━━━━━ Given data ━━━━━

`config.mk`:
```
export PLATFORM = sky130hd
export DESIGN_NAME = dcache_ctrl
export DESIGN_NICKNAME = d
export VERILOG_FILES = /design/src/dcache_pkg.sv /design/src/dcache_ctrl.sv
export VERILOG_INCLUDE_DIRS = /design/src
export SDC_FILE = /design/constraint.sdc
export NUM_CORES = 1
export LEC_CHECK = 0
export BUFFER_PORTS_ARGS = -buffer_cell sky130_fd_sc_hd__buf_2
export CAP_MARGIN = 20
export CORE_AREA = 2 2 496 498
export CTS_CLUSTER_SIZE = 25
export DETAILED_ROUTE_END_ITERATION = 7
export DIE_AREA = 0 0 498 500
export PLACE_DENSITY = 0.3
export SETUP_SLACK_MARGIN = 0.3
export SLEW_MARGIN = 5
export SYNTH_ARGS = -nofsm -noshare
export SYNTH_HDL_FRONTEND = slang
export SYNTH_SLANG_ARGS = --single-unit
```
`constraint.sdc`:
```
create_clock -name clk -period 3.81 [get_ports clk]
set_input_delay 0.1905 -clock clk [delete_from_list [all_inputs] [get_ports clk]]
set_output_delay 0.1905 -clock clk [all_outputs]
set_load 0.005 [all_outputs]
```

━━━━━

• **What to do**: Once you have read the records above, write them all out exactly.

• **Exercise solution**:
`config.mk`:
```
export PLATFORM = sky130hd
export DESIGN_NAME = dcache_ctrl
export DESIGN_NICKNAME = d
export VERILOG_FILES = /design/src/dcache_pkg.sv /design/src/dcache_ctrl.sv
export VERILOG_INCLUDE_DIRS = /design/src
export SDC_FILE = /design/constraint.sdc
export NUM_CORES = 1
export LEC_CHECK = 0
export BUFFER_PORTS_ARGS = -buffer_cell sky130_fd_sc_hd__buf_2
export CAP_MARGIN = 20
export CORE_AREA = 2 2 496 498
export CTS_CLUSTER_SIZE = 25
export DETAILED_ROUTE_END_ITERATION = 7
export DIE_AREA = 0 0 498 500
export PLACE_DENSITY = 0.3
export SETUP_SLACK_MARGIN = 0.3
export SLEW_MARGIN = 5
export SYNTH_ARGS = -nofsm -noshare
export SYNTH_HDL_FRONTEND = slang
export SYNTH_SLANG_ARGS = --single-unit
```
`constraint.sdc`:
```
create_clock -name clk -period 3.81 [get_ports clk]
set_input_delay 0.1905 -clock clk [delete_from_list [all_inputs] [get_ports clk]]
set_output_delay 0.1905 -clock clk [all_outputs]
set_load 0.005 [all_outputs]
```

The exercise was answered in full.